$ cat src/rtl/fu_branch_pipe.sv
// Pipelined branch/jump resolution unit with a 2-entry result queue and age-based flush.
// Optional BRANCH_BTB_PRED_EN: compare against front-end prediction instead of static not-taken.
module fu_branch_pipe #(
    parameter int unsigned XLEN   = 32,
    parameter int unsigned ROB_W  = 5,
    parameter int unsigned PREG_W = 7
) (
    input  logic              clk,
    input  logic              reset,
    input  logic              issue_valid,
    output logic              issue_ready,
    input  logic [6:0]        issue_opcode,
    input  logic [2:0]        issue_func3,
    input  logic [XLEN-1:0]   issue_pc,
    input  logic [XLEN-1:0]   issue_imm,
    input  logic [PREG_W-1:0] issue_pd,
    input  logic [ROB_W-1:0]  issue_rob_idx,
    input  logic [XLEN-1:0]   ps1_data,
    input  logic [XLEN-1:0]   ps2_data,
    input  logic              pred_taken,
    input  logic [XLEN-1:0]   pred_target,
    input  logic [ROB_W-1:0]  rob_head,
    input  logic              flush_valid,
    input  logic [ROB_W-1:0]  flush_tag,
    output logic              out_valid,
    input  logic              out_ready,
    output logic [ROB_W-1:0]  out_rob_idx,
    output logic [PREG_W-1:0] out_pd,
    output logic              out_wr_en,
    output logic [XLEN-1:0]   out_data,
    output logic              out_redirect,
    output logic [XLEN-1:0]   out_target,
    output logic              out_hit
);

    typedef struct packed {
        logic [ROB_W-1:0]  rob_idx;
        logic [PREG_W-1:0] pd;
        logic              wr_en;
        logic [XLEN-1:0]   data;
        logic              redirect;
        logic [XLEN-1:0]   target;
        logic              hit;
    } entry_t;

    localparam logic [6:0] OpBranch = 7'b1100011;
    localparam logic [6:0] OpJal    = 7'b1101111;
    localparam logic [6:0] OpJalr   = 7'b1100111;

    entry_t     q0_q, q1_q, q0_d, q1_d, new_e;
    logic [1:0] count_q, count_d;

    logic            is_br, is_jal, is_jalr, br_ok, taken, valid_op, redir;
    logic [XLEN-1:0] base, tgt, link;

    // Age relative to the ROB head; modular subtraction handles tag wrap-around.
    function automatic logic younger(input logic [ROB_W-1:0] t, input logic [ROB_W-1:0] head,
                                     input logic [ROB_W-1:0] ref_tag);
        logic [ROB_W-1:0] age_t, age_r;
        age_t = t - head;
        age_r = ref_tag - head;
        return age_t > age_r;
    endfunction

    always_comb begin
        is_br   = (issue_opcode == OpBranch);
        is_jal  = (issue_opcode == OpJal);
        is_jalr = (issue_opcode == OpJalr) && (issue_func3 == 3'b000);
        br_ok   = 1'b1;
        taken   = 1'b0;
        case (issue_func3)
            3'b000:  taken = (ps1_data == ps2_data);
            3'b001:  taken = (ps1_data != ps2_data);
            3'b100:  taken = ($signed(ps1_data) < $signed(ps2_data));
            3'b101:  taken = ($signed(ps1_data) >= $signed(ps2_data));
            3'b110:  taken = (ps1_data < ps2_data);
            3'b111:  taken = (ps1_data >= ps2_data);
            default: br_ok = 1'b0;
        endcase
        if (is_jal || is_jalr) begin
            taken = 1'b1;
        end else if (!is_br) begin
            taken = 1'b0;
        end
        valid_op = (is_br && br_ok) || is_jal || is_jalr;
        base     = is_jalr ? ps1_data : issue_pc;
        tgt      = base + issue_imm;
        tgt[0]   = 1'b0;
        link     = issue_pc + XLEN'(4);

        new_e.rob_idx = issue_rob_idx;
        new_e.pd      = issue_pd;
        new_e.wr_en   = is_jal || is_jalr;
        new_e.data    = (is_jal || is_jalr) ? link : '0;
`ifdef BRANCH_BTB_PRED_EN
        redir          = (taken != pred_taken) || (taken && (pred_target != tgt));
        new_e.target   = (pred_taken && !taken) ? link : tgt;
`else
        redir          = taken;
        new_e.target   = tgt;
`endif
        new_e.redirect = valid_op && redir;
        new_e.hit      = valid_op && !redir;
    end

`ifndef BRANCH_BTB_PRED_EN
    logic unused_pred;
    assign unused_pred = ^{pred_taken, pred_target};
`endif

    logic head_valid, kill0, kill1, kill_new, pop, keep0, keep1, push;

    always_comb begin
        head_valid  = (count_q != 2'd0);
        kill0       = flush_valid && younger(q0_q.rob_idx, rob_head, flush_tag);
        kill1       = flush_valid && younger(q1_q.rob_idx, rob_head, flush_tag);
        kill_new    = flush_valid && younger(issue_rob_idx, rob_head, flush_tag);
        issue_ready = (count_q != 2'd2);
        out_valid   = head_valid && !kill0;
        pop         = out_valid && out_ready;
        keep0       = head_valid && !kill0 && !pop;
        keep1       = (count_q == 2'd2) && !kill1;
        push        = issue_valid && issue_ready && !kill_new;

        // Survivors compact toward the head, new op lands behind them.
        if (keep0) begin
            q0_d = q0_q;
        end else if (keep1) begin
            q0_d = q1_q;
        end else begin
            q0_d = new_e;
        end
        q1_d    = (keep0 && keep1) ? q1_q : new_e;
        count_d = {1'b0, keep0} + {1'b0, keep1} + {1'b0, push};

        out_rob_idx  = head_valid ? q0_q.rob_idx : '0;
        out_pd       = head_valid ? q0_q.pd : '0;
        out_wr_en    = head_valid && q0_q.wr_en;
        out_data     = head_valid ? q0_q.data : '0;
        out_redirect = head_valid && q0_q.redirect;
        out_target   = head_valid ? q0_q.target : '0;
        out_hit      = head_valid && q0_q.hit;
    end

    always_ff @(posedge clk or posedge reset) begin
        if (reset) begin
            q0_q    <= '0;
            q1_q    <= '0;
            count_q <= 2'd0;
        end else begin
            q0_q    <= q0_d;
            q1_q    <= q1_d;
            count_q <= count_d;
        end
    end

endmodule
----
Which lines in the listing have the string "localparam"? Pick them out and copy them.

    localparam logic [6:0] OpBranch = 7'b1100011;
    localparam logic [6:0] OpJal    = 7'b1101111;
    localparam logic [6:0] OpJalr   = 7'b1100111;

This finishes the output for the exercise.